The Wisconsin governor announced this week that he was starting a 527 organization, called Our American Revival, to raise money for a potential presidential run. Walker’s choice of fundraising organization is a bit distinct from what Christie and Bush have done – they’ve created leadership PACs. The tradeoff for Walker is that a 527 cannot expressly advocate for his candidacy or coordinate with his campaign. But a 527 isn’t subject to the same “hard money” limitations on donations, and they are regulated by the IRS (527 refers to the status of a political organization in the tax code), not the FEC.*
Walker has already had some campaign finance trouble and some famous interactions with the Koch brothers (sort of). The announcement of his committee comes at the same time that the Koch have signaled their intention to spend hundreds of millions on the 2016 elections. In other words, we’re due for another round of hand-wringing over money in politics, corruption, and the ability of a few wealthy individuals to “buy” U.S. elections. This outrage may be justified, although the evidence about the actual effects of money is mixed.
More importantly, the furious response to our campaign finance situation obscures its origins. We can draw a direct line from reform efforts to “clean up” politics and weaken party organizations – also seen as corrupt and undemocratic – to our current regulations.
Politics used to be labor-intensive, and has become increasingly capital-intensive (although the emphasis on “ground game” in recent elections may signal additional change on this front). Reform movements – particularly the Progressives (who have a strong historical legacy in Wisconsin) and the civil service reform movement around the turn of the twentieth century – targeted the labor-intensive model of party politics. The second wave of reforms, which brought about our present campaign finance regime, happened after Watergate. The problems that these reforms addressed were real. Nevertheless, reform movements to “clean up” politics and remove corrupting influences often rest on anti-political and anti-party logic. The idea that candidates should forge direct relationships with the electorate, without parties as intermediaries, sounds good but has produced perverse results. It’s important to balance anti-corruption measures with structures that maintain diverse accountability structures. That’s something that parties, when they work well, are positioned to do. The early party organizations, which get a bad rap in all sorts of ways, connected presidential candidates with local organizations in different parts of the country, thus making them accountable to an array of interests.** In other words, party machines and patronage networks have problems, but they can also create linkages between elites and citizens, and bring different segments of society into the decision-making process.

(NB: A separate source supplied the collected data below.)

`config.mk`:
```
export PLATFORM = sky130hd
export DESIGN_NAME = alu_arbiter
export DESIGN_NICKNAME = d
export VERILOG_FILES = /design/src/rtl/alu_arbiter.sv
export SDC_FILE = /design/constraint.sdc
export NUM_CORES = 1
export LEC_CHECK = 0
export ABC_AREA = 1
export CELL_PAD_IN_SITES_DETAIL_PLACEMENT = 1
export CELL_PAD_IN_SITES_GLOBAL_PLACEMENT = 1
export CORE_ASPECT_RATIO = 0.75
export CORE_UTILIZATION = 23
export CTS_CLUSTER_SIZE = 40
export DETAILED_ROUTE_END_ITERATION = 10
export DONT_BUFFER_PORTS = 1
export GPL_TIMING_DRIVEN = 0
export PLACE_DENSITY = 0.52
export RECOVER_POWER = 50
export SLEW_MARGIN = 15
export SYNTH_ARGS = -nofsm -noshare
export SYNTH_HDL_FRONTEND = slang
export SYNTH_SLANG_ARGS = --single-unit
```
`constraint.sdc`:
```
create_clock -name clk -period 1.9 [get_ports clk]
set_input_delay 0.38 -clock clk [delete_from_list [all_inputs] [get_ports clk]]
set_output_delay 0.38 -clock clk [all_outputs]
set_load 0.005 [all_outputs]
```
`src/rtl/alu_arbiter.sv`:
```
// Round-robin arbiter sharing one combinational ALU between two requesters.
// Optional ownership lock is compiled in with `define ALU_ARB_LOCK_EN.
`timescale 1ns/1ps
module alu_arbiter #(
  parameter int WIDTH   = 16,
  parameter int OPW     = 3,
  parameter bit RR_INIT = 1'b0
) (
  input  logic             clk,
  input  logic             rst_n,
  input  logic             req0_valid,
  output logic             req0_ready,
  input  logic [OPW-1:0]   req0_op,
  input  logic [WIDTH-1:0] req0_a,
  input  logic [WIDTH-1:0] req0_b,
  input  logic [WIDTH-1:0] req0_c,
  input  logic             req0_lock,
  input  logic             req1_valid,
  output logic             req1_ready,
  input  logic [OPW-1:0]   req1_op,
  input  logic [WIDTH-1:0] req1_a,
  input  logic [WIDTH-1:0] req1_b,
  input  logic [WIDTH-1:0] req1_c,
  input  logic             req1_lock,
  output logic             rsp0_valid,
  input  logic             rsp0_ready,
  output logic             rsp1_valid,
  input  logic             rsp1_ready,
  output logic [WIDTH-1:0] rsp_data,
  output logic [OPW-1:0]   alu_op,
  output logic [WIDTH-1:0] alu_ina,
  output logic [WIDTH-1:0] alu_inb,
  output logic [WIDTH-1:0] alu_inc,
  input  logic [WIDTH-1:0] alu_out,
  output logic             busy
);

  typedef enum logic [1:0] {IDLE, EXEC, RESP} state_t;

  state_t state;
  logic   owner;
  logic   last_grant;
  logic   grant_any;
  logic   grant_id;
  logic   accept;

`ifdef ALU_ARB_LOCK_EN
  logic   lock_held;
`else
  logic   unused_lock;
  assign unused_lock = req0_lock | req1_lock;
`endif

  // Grant: the sole valid requester, or on conflict the one that did not win last.
  always_comb begin
    // NOTE: every output of this block gets a value before any condition; a path
    // that leaves one unassigned would infer a latch.
    grant_any = req0_valid | req1_valid;
    grant_id  = (req0_valid & req1_valid) ? ~last_grant : req1_valid;
`ifdef ALU_ARB_LOCK_EN
    if (lock_held) begin
      grant_id  = owner;
      grant_any = owner ? req1_valid : req0_valid;
    end
`endif
  end

  assign accept     = (state == IDLE) && grant_any;
  assign req0_ready = accept & ~grant_id;
  assign req1_ready = accept &  grant_id;

  always_ff @(posedge clk or negedge rst_n) begin
    if (!rst_n) begin
      state      <= IDLE;
      owner      <= 1'b0;
      last_grant <= ~RR_INIT;
      alu_op     <= '0;
      alu_ina    <= '0;
      alu_inb    <= '0;
      alu_inc    <= '0;
      rsp_data   <= '0;
      rsp0_valid <= 1'b0;
      rsp1_valid <= 1'b0;
      busy       <= 1'b0;
    end else begin
      // NOTE: state is updated with <= so every register samples pre-edge values.
      unique case (state)
        IDLE: begin
          // alu_* only load on accept so the ALU inputs stay quiet while idle.
          if (accept) begin
            alu_op  <= grant_id ? req1_op : req0_op;
            alu_ina <= grant_id ? req1_a  : req0_a;
            alu_inb <= grant_id ? req1_b  : req0_b;
            alu_inc <= grant_id ? req1_c  : req0_c;
            owner   <= grant_id;
            busy    <= 1'b1;
            state   <= EXEC;
          end
        end
        EXEC: begin
          rsp_data   <= alu_out;
          rsp0_valid <= ~owner;
          rsp1_valid <=  owner;
          state      <= RESP;
        end
        RESP: begin
          if (owner ? rsp1_ready : rsp0_ready) begin
            last_grant <= owner;
            rsp0_valid <= 1'b0;
            rsp1_valid <= 1'b0;
            busy       <= 1'b0;
            state      <= IDLE;
          end
        end
        default: state <= IDLE;
      endcase
    end
  end

`ifdef ALU_ARB_LOCK_EN
  // Lock follows the lock bit of each accepted op; an owner that goes idle
  // for a whole IDLE cycle gives it up.
  always_ff @(posedge clk or negedge rst_n) begin
    if (!rst_n) begin
      lock_held <= 1'b0;
    end else if (state == IDLE) begin
      if (accept) lock_held <= grant_id ? req1_lock : req0_lock;
      else        lock_held <= 1'b0;
    end
  end
`endif

endmodule

```
==> qor.csv, run 1 <==
metric,value,unit
tightest_slew,404.9,ps
synthesis.area,3577,um2
layout-drive-gt1-share,0.09881,
synth_edf_count,0,
cap_violations,0,
ff_latch_area,1853,um2
yosys_warnings,0,
clk_path_buf_depth,2,
fin_crit_sh,0.9441,
fin_hold_ws,-261.7,ps
start_util,0.2350,
synth-compound-area-share,0.006646,
synth.area.top_cells,"dfrtp_1, nand2_1, nand3_1",
status,"finished, violations left",
fin_crit,1794,ps
synth_top_family_by_area,simple AND/OR/NAND/NOR gates,
ys_ff_latch,74,
final-hold-violation-count,74,
drt_iter0_drc,104,
num-fill-cells,1886,
synth-simple-area-share,0.4148,
track_usage,0.1441,
ir_drop,0.0003666,V
synth-adder-area-share,0,
slew_violations,0,
report.power.total,6.912,mW
avgSynthCellArea,7.315,um2
path_clk_slew,60,ps
synth-seq-area-share,0.5180,
pin_count,198,
syn2layout_area_growth,16.72,%
portBuffers,0,
r2r_cells,8,
route.detailed.drc,0,
vias_per_cell,4.421,
synth_top_cell_by_area,dfrtp_1,
criticalPathCategory,flip-flop to output port,
clock-sinks,74,
critPathArrivalTime,1410,ps
clk_latency,340,ps
place_hpwl,8191,um
antenna_left,0,
design_area,4175,um2
cp.required,1520,ps
synthMuxAreaShare,0,
antenna_found_initial,0,
rows,39,
path_max_fanout,10,
dpl_cell_area,3834,um2
final_util,0.2742,
p_leak,2.307,nW
syn_nets,615,
die-width,146.0,um
post_drt_wl_per_cell,15.78,um
root_buffer,clkbuf_16,
core_area,15220,um2
gp_congestion,0.7748,
grt_overflow_total,0,
violations,negative hold slack,
grt_max_degree,75,
synthDominantCellAreaShare,0.5107,
synth-main-ff-cell,dfrtp_1,
fmax,557.5,MHz
setup_ws,106.3,ps
min_path_type,input pin to async pin,
multi_input_area,1518,um2
grt_pass1_wl,17590,um
timing.setup.tns,0,ps
routed_wl,11220,um
dr.pass1.iters,4,
numCtsBuffers,9,
instances_no_fill,711,
synth_common_cells,"nand2_1, dfrtp_1, nand3_1",
setup_viol,0,
syn_inst,489,
die_area,16060,um2
startpoint_type,flip-flop,
h-tree-depth,3,
synth_xor_area_frac,0,
slew_headroom,0.7301,
die_height,110.0,um
fin_nets,627,
grt_pass1_vias,3179,
routed-via-count,3143,
synth_most_common_cell,nand2_1,
powerDensity,1655,nW/um2
crit_path_end_kind,output port,
synth_cell_types,17,
cts_tree,yes,
dp_cells,694,
async_flop_share,1.000,
rsz0062_at_grt,false,
skew,8.447,ps
dp_slack,156.3,ps
n_antenna_cell,0,
## cells by family after synthesis
family          Yosys count
simple gates            376
flops                    74
buf+inv                  35
compound gates            4
## cells in the final DEF (no fill, tap or decap), drive strengths merged
| master | Yosys | routed |
|---|---|---|
| nand2 | 319 | 319 |
| dfrtp | 73 | 73 |
| nand3 | 54 | 54 |
| buf | 29 | 29 |
| clkbuf | 1 | 15 |
| inv | 5 | 5 |
| nor2 | 3 | 3 |
| o21ai | 3 | 3 |
| clkinvlp | 0 | 2 |
| a21oi | 1 | 1 |
| bufinv | 0 | 1 |
| dfstp | 1 | 1 |
## where the power goes
part	total [mW]	switching, mW	leakage [nW]	internal (mW)
sequential	3.00	0.656	0.915	2.35
combinational	2.09	1.34	1.24	0.745
clock	1.82	0.661	0.154	1.16
## worst max-delay path, stage by stage, from the launching register on
cell     delay, ps
dfstp_2        550
nand2_4        120
buf_2          210
a21oi_1        200
## registers in the layout (all words and copies together) (netlist names)
name        flops
alu_ina        16
alu_inb        16
alu_inc        16
rsp_data       16
alu_op          3
state           2
busy            1
last_grant      1
owner           1
rsp0_valid      1
rsp1_valid      1
## area by class of cell
cell class,instances,area share
Clock inverter,3,0.01079
Sequential cell,74,0.4438
Buffer,30,0.04705
Inverter,5,0.004495
Multi-Input combinational cell,380,0.3635
Tap cell,205,0.06143
Timing Repair Buffer,1,0.001798
Clock buffer,13,0.06713
## worst paths after layout
check	from	end	slack (ps)
worst max-delay path	last_grant$_DFFE_PN1P_	req0_ready	110
worst min-delay path	rst_n	alu_op[1]$_DFFE_PN0P_	-260
worst max register to register	last_grant$_DFFE_PN1P_	alu_inc[15]$_DFFE_PN0P_	450
worst min register to register	rsp_data[10]$_DFFE_PN0P_	rsp_data[10]$_DFFE_PN0P_	510
max in group asynchronous	rst_n	last_grant$_DFFE_PN1P_	1950
min in group clk	alu_out[10]	rsp_data[10]$_DFFE_PN0P_	150
## per-layer routing
layer,GRT usage,part of all wire,up-vias
li1,-,-,1530
met1,0.1807,0.46,1494
met2,0.2310,0.45,108
met3,0.05185,0.077,11
met4,0.04911,0.013,0
met5,0,0,-
## timing repair
| action | 4_1_cts | 5_1_grt |
|---|---|---|
| setup buffers | 1 | 0 |
| resized for setup | 2 | 0 |
| setup endpoints to repair | 2 | 0 |
| endpoints found under the hold margin | 74 | 74 |
No activity file was read; power rests on OpenSTA's default activity.
==> run 2, diff against run 1 <==
ABC_CLOCK_PERIOD_IN_PS = 1900   (was default)
CELL_PAD_IN_SITES_DETAIL_PLACEMENT = 0   (was 1)
CTS_CLUSTER_DIAMETER = 100   (was default)
==> qor.csv, run 2 (synthesized netlist as in run 1, its figures left out) <==
metric,value,unit,change
antenna_left,0,,unchanged
path_max_fanout,10,,unchanged
rr_startpoint,last_grant$_DFFE_PN1P_,,unchanged
crit_path_end_kind,output port,,unchanged
track_usage,0.1358,,was 0.1441
root_buffer,clkbuf_16,,unchanged
fin_hold_ws,-263.0,ps,was -261.7 ps
fmax,560.9,MHz,was 557.5 MHz
final-hold-violation-count,74,,unchanged
h-tree-depth,3,,unchanged
post_drt_wl_per_cell,14.81,um,was 15.78 um
cap_violations,0,,unchanged
cp.required,1520,ps,about the same
clk_path_buf_depth,2,,unchanged
num-fill-cells,1710,,was 1886
layout-drive-gt1-share,0.09289,,was 0.09881
core_area,15220,um2,unchanged
fin_crit,1783,ps,was 1794 ps
r2r_setup_slack,470,ps,was 450 ps
pin_count,198,,unchanged
status,"finished, violations left",,unchanged
final_cell_mix,"nand2_1, dfrtp_1, nand3_1",,unchanged
drt_iter0_drc,158,,was 104
n_antenna_cell,0,,unchanged
dr.pass1.iters,4,,unchanged
criticalPathCategory,flip-flop to output port,,unchanged
numCtsBuffers,9,,unchanged
grt_max_degree,75,,unchanged
rsz0062_at_grt,false,,unchanged
tightest_slew,436.4,ps,was 404.9 ps
r2r_end,alu_ina[8]$_DFFE_PN0P_,,was alu_inc[15]$_DFFE_PN0P_
die-width,146.0,um,unchanged
grt_pass1_wl,16460,um,was 17590 um
start_util,0.2350,,unchanged
clock-sinks,74,,unchanged
ir_drop,0.0004237,V,was 0.0003666 V
fin_crit_sh,0.9383,,was 0.9441
slew_headroom,0.7090,,was 0.7301
routed_wl,10530,um,was 11220 um
design_area,4149,um2,was 4175 um2
path_clk_slew,60,ps,about the same
critPathArrivalTime,1400,ps,was 1410 ps
grt_overflow_total,0,,unchanged
timing.setup.tns,0,ps,unchanged
place_hpwl,7563,um,was 8191 um
slew_violations,0,,unchanged
die_area,16060,um2,unchanged
min_path_type,input pin to async pin,,unchanged
skew,4.901,ps,was 8.447 ps
cts_tree,yes,,unchanged
grt_pass1_vias,2965,,was 3179
final_common_cell,nand2_1,,unchanged
vias_per_cell,4.340,,was 4.421
routed-via-count,3086,,was 3143
clk_latency,340,ps,about the same
antenna_found_initial,0,,unchanged
r2r_cells,8,,unchanged
fin_nets,627,,unchanged
gp_congestion,0.7748,,unchanged
startpoint_type,flip-flop,,unchanged
setup_viol,0,,unchanged
die_height,110.0,um,unchanged
dpl_cell_area,3834,um2,unchanged
rows,39,,unchanged
route.detailed.drc,0,,unchanged
powerDensity,1633,nW/um2,was 1655 nW/um2
violations,negative hold slack,,unchanged
syn2layout_area_growth,15.98,%,was 16.72%
portBuffers,0,,unchanged
p_leak,2.299,nW,was 2.307 nW
run 2: changes by cell type in the layout (fill, tap and decap cells not counted):
cell | previous run | this run
clkbuf_1 | 2 | 5
clkbuf_8 | 4 | 2
clkinv_2 | 0 | 1
clkinvlp_4 | 2 | 0
run 2: how the worst max path moves through the flow:
stage / from / endpoint / slack, ps
CTS: last_grant$_DFFE_PN1P_ / req0_ready / 70
detailed placement: last_grant$_DFFE_PN1P_ / req1_ready / 170
global placement: last_grant$_DFFE_PN1P_ / req1_ready / 170
floorplan: last_grant$_DFFE_PN1P_ / req0_ready / 580
finish: last_grant$_DFFE_PN1P_ / req0_ready / 120
global route: last_grant$_DFFE_PN1P_ / req0_ready / 3
run 2: final cells by class:
cell class / count / area [um2] / share of cell area
timing repair buffer: 1 / 7.507 / 0.001809
sequential: 74 / 1853 / 0.4466
multi-input combinational: 380 / 1518 / 0.3658
clock inverter: 2 / 35.03 / 0.008444
tap: 205 / 256.5 / 0.06182
clock buffer: 14 / 264.0 / 0.06363
inverter: 5 / 18.77 / 0.004524
buffer: 30 / 196.4 / 0.04735
run 2: repair_timing:
| action | in CTS | in global routing |
|---|---|---|
| gates resized for setup | 2 | 0 |
| endpoints found under the hold margin | 74 | 74 |
| setup buffers | 1 | 0 |
| endpoints found under the setup margin | 2 | 0 |
run 2: report_power, final:
| part | internal, mW | leakage [nW] | total, mW | switching (mW) |
|---|---|---|---|---|
| logic | 0.744 | 1.24 | 2.05 | 1.31 |
| registers | 2.35 | 0.915 | 2.99 | 0.648 |
| clock network | 1.09 | 0.147 | 1.73 | 0.643 |
| total | 4.18 | 2.30 | 6.78 | 2.60 |
run 2: routing by layer:
layer,share of wire,global-route usage
met1,0.46,0.1755
met2,0.44,0.2068
met3,0.092,0.06255
met4,0.0078,0.03125
met5,0,0
run 2: stage by stage:
| stage | util | setup WS, ps | hold WS (ps) | cells | power, mW |
|---|---|---|---|---|---|
| CTS | 0.2726 | 68.70 | -285.3 | 711 | 6.933 |
| global route | 0.2725 | 2.812 | -293.2 | 711 | 7.441 |
| finish | 0.2725 | 117.1 | -263.0 | 711 | 6.777 |
| floorplan | - | 576.7 | 84.41 | 489 | 4.428 |
| global placement | 0.2518 | 170.6 | 86.00 | 694 | 5.093 |
| detailed placement | 0.2518 | 169.8 | 85.87 | 694 | 5.133 |
run 2: worst max-delay path, cell delays in order (launching register included):
cell     delay, ps
dfstp_2        550
nand2_4        120
buf_2          200
a21oi_1        200
==> run 3, diff against run 2 <==
CORE_UTILIZATION = 46   (was 23)
PLACE_DENSITY = 0.88   (was 0.52)
SKIP_LAST_GASP = 1   (was default)
==> qor.csv, run 3 (synthesized netlist as in run 1, its figures left out) <==
metric,value,unit,change
clock-sinks,74,,unchanged
pin_count,198,,unchanged
crit_path_end_kind,output port,,unchanged
skew,6.353,ps,was 4.901 ps
critPathArrivalTime,1430,ps,was 1400 ps
portBuffers,0,,unchanged
die_height,78.37,um,was 110.0 um
drt_iter0_drc,164,,was 158
grt_overflow_total,0,,unchanged
die-width,103.8,um,was 146.0 um
dr_wl_met2,4129,um,was 4607 um
tightest_slew,433.4,ps,was 436.4 ps
clk_latency,340,ps,about the same
final_cell_mix,"nand2_1, dfrtp_1, nand3_1",,unchanged
grt_max_degree,75,,unchanged
min_path_type,input pin to async pin,,unchanged
rsz0062_at_grt,false,,unchanged
dr.pass1.iters,4,,unchanged
m1WireLength,3873,um,was 4867 um
cpMaxStageDelayCell,dfstp_2,,unchanged
vias_per_cell,5.160,,was 4.340
startpoint_type,flip-flop,,unchanged
final-hold-violation-count,74,,unchanged
post_drt_wl_per_cell,14.80,um,was 14.81 um
dp_cells,590,,was 694
critPathMaxStageDelay,540,ps,was 550 ps
routed-via-count,3132,,was 3086
n_antenna_cell,0,,unchanged
cts_tree,yes,,unchanged
core_area,7432,um2,was 15220 um2
slew_violations,0,,unchanged
violations,negative hold slack,,unchanged
fin_crit,1813,ps,was 1783 ps
routed_wl,8986,um,was 10530 um
grt_pass1_wl,14520,um,was 16460 um
path_max_fanout,10,,unchanged
instances_no_fill,607,,was 711
num-fill-cells,735,,was 1710
timing.setup.tns,0,ps,unchanged
fin_nets,628,,was 627
antenna_left,0,,unchanged
die_area,8137,um2,was 16060 um2
report.power.total,6.159,mW,was 6.777 mW
fin_crit_sh,0.9543,,was 0.9383
highest_layer,met4,,unchanged
route.detailed.drc,0,,unchanged
syn2layout_area_growth,9.269,%,was 15.98%
crit_family,flip-flops,,unchanged
grt_pass1_vias,2888,,was 2965
setup_viol,0,,unchanged
clk_path_buf_depth,2,,unchanged
place_hpwl,6321,um,was 7563 um
fin_hold_ws,-275.9,ps,was -263.0 ps
powerDensity,1576,nW/um2,was 1633 nW/um2
fmax,551.5,MHz,was 560.9 MHz
ir_drop,0.0006833,V,was 0.0004237 V
rows,27,,was 39
criticalPathCategory,flip-flop to output port,,unchanged
gp_congestion,0.8380,,was 0.7748
h-tree-depth,3,,unchanged
path_cells,nand2_2 > buf_4 > a21oi_1,,was nand2_4 > buf_2 > a21oi_1
slew_headroom,0.7111,,was 0.7090
cp.required,1520,ps,about the same
antenna_found_initial,0,,unchanged
status,"finished, violations left",,unchanged
path_clk_slew,80,ps,was 60 ps
layout-drive-gt1-share,0.09684,,was 0.09289
track_usage,0.2297,,was 0.1358
root_buffer,clkbuf_8,,was clkbuf_16
numCtsBuffers,9,,unchanged
p_leak,2.244,nW,was 2.299 nW
start_util,0.4813,,was 0.2350
wl_met3,822,um,was 972 um
path_buf_inv,1,,unchanged
final_common_cell,nand2_1,,unchanged
cap_violations,0,,unchanged
## run 3: cell types whose count changed in the layout (fill, tap and decap cells not counted)
cell,previous run,this run
clkbuf_16,9,0
clkbuf_8,2,9
buf_4,6,8
clkbuf_1,5,3
buf_2,16,15
clkinv_2,1,2
clkinv_4,0,1
clkinvlp_4,0,1
nand2_2,0,1
nand2_4,2,1
## run 3: layer usage
layer	vias up	global-route usage
met5	-	0
met4	0	0.08571
met3	17	0.07475
met2	141	0.3660
met1	1437	0.2937
li1	1537	-
## run 3: worst paths after layout
kind                                            end  slack, ps  cells past startpoint                    from
max                                      req0_ready         90                      3  last_grant$_DFFE_PN1P_
min reg2reg                  last_grant$_DFFE_PN1P_        500                      2  last_grant$_DFFE_PN1P_
max in group asynchronous    last_grant$_DFFE_PN1P_       1980                      0                   rst_n
max reg2reg                  alu_ina[2]$_DFFE_PN0P_        460                      8  last_grant$_DFFE_PN1P_
min                         alu_ina[10]$_DFFE_PN0P_       -280                      0                   rst_n
min in group clk           rsp_data[15]$_DFFE_PN0P_        150                      2             alu_out[15]
## run 3: through the flow
stage          utilization  cell area [um2]  setup slack, ps  hold slack, ps
4_1_cts             0.5237             3892            12.84          -300.7
6_report            0.5259             3909            86.92          -275.9
2_1_floorplan            -             3577            576.7           84.41
3_5_place_dp        0.4983             3704            341.9           86.12
3_3_place_gp        0.4983             3704            348.7           85.86
5_1_grt             0.5259             3909            16.55          -309.3
## run 3: where the power goes
part	switching (mW)	leakage [nW]	internal [mW]
clock network	0.579	0.0921	0.598
registers	0.621	0.915	2.34
logic	1.27	1.24	0.750
## run 3: final cells by class
type                            count  area [um2]  share of cell area
Tap cell                          101       126.4             0.03233
Multi-Input combinational cell    380        1513              0.3870
Buffer                             30       198.9             0.05090
Timing Repair Buffer                2       15.01            0.003841
Sequential cell                    74        1853              0.4741
Inverter                            5       18.77            0.004802
Clock inverter                      5       56.30             0.01440
Clock buffer                       10       127.6             0.03265
## run 3: repair_timing
item | 4_1_cts | 5_1_grt
pin swaps | 0 | 1
gates resized for setup | 1 | 2
endpoints found under the hold margin | 74 | 74
buffers inserted | 0 | 2
setup endpoints to repair | 1 | 2
## run 3: worst reg2reg max path: stages (launching register included)
cell     delay, ps
dfstp_2        540
nand2_2        160
nand2_4        130
buf_4          150
buf_4          180
nand2_1         70
nand2_1         60
nand2_1         50
nand2_1         60
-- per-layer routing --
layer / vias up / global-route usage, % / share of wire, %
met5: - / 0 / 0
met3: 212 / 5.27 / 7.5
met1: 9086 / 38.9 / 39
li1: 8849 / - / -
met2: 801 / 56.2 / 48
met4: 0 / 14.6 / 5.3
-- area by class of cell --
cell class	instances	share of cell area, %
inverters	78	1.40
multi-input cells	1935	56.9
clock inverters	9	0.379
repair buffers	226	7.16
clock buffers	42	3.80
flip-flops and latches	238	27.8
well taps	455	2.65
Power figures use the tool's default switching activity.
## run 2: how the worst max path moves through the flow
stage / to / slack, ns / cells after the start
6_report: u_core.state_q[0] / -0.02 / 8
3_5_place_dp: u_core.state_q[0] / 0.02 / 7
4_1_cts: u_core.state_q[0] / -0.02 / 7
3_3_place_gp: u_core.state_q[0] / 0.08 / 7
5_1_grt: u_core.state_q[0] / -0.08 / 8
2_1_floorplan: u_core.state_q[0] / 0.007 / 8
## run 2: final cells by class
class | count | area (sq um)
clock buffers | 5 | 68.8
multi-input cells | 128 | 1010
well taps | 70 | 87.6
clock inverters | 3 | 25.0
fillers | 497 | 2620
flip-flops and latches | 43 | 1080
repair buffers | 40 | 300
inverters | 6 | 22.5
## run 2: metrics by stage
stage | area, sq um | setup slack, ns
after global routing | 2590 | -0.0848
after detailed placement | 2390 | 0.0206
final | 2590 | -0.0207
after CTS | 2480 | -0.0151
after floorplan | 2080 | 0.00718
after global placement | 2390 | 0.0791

When candidates create their own fundraising committees, separate from party, they are no longer accountable to the diverse elements of a party coalition (which, make no mistake, includes donors and powerful interests), but, instead, directly to donors. Leadership PACs have at least some collective dimension insofar as they allow candidates to give funds to others in their parties. But Walker’s creation of a 527 represents an impulse to skip all of that – to develop resources instead of connections. After forty years of candidates “running against Washington,” this impulse is hardly surprising or new. But it should make us think about the unintended consequences of reforms that weaken political parties, and about how the rules can alter the structures of accountability. Political parties have their problems, but when it comes to broadening the base of accountability, they have many advantages over the alternative.
*Technically, all PACs are 527s. But all 527s are not PACs, and so when we say that Walker has formed a 527, we mean he’s formed a non-PAC 527.
** Although some of these interests were pretty regrettable. The real stain on the legacy of the convention system is that it allowed the South, with all of of its racial baggage, to have a veto in Democratic nominations for 100 years. But this is also representative of a deeper problem – a subject for another post, at minimum.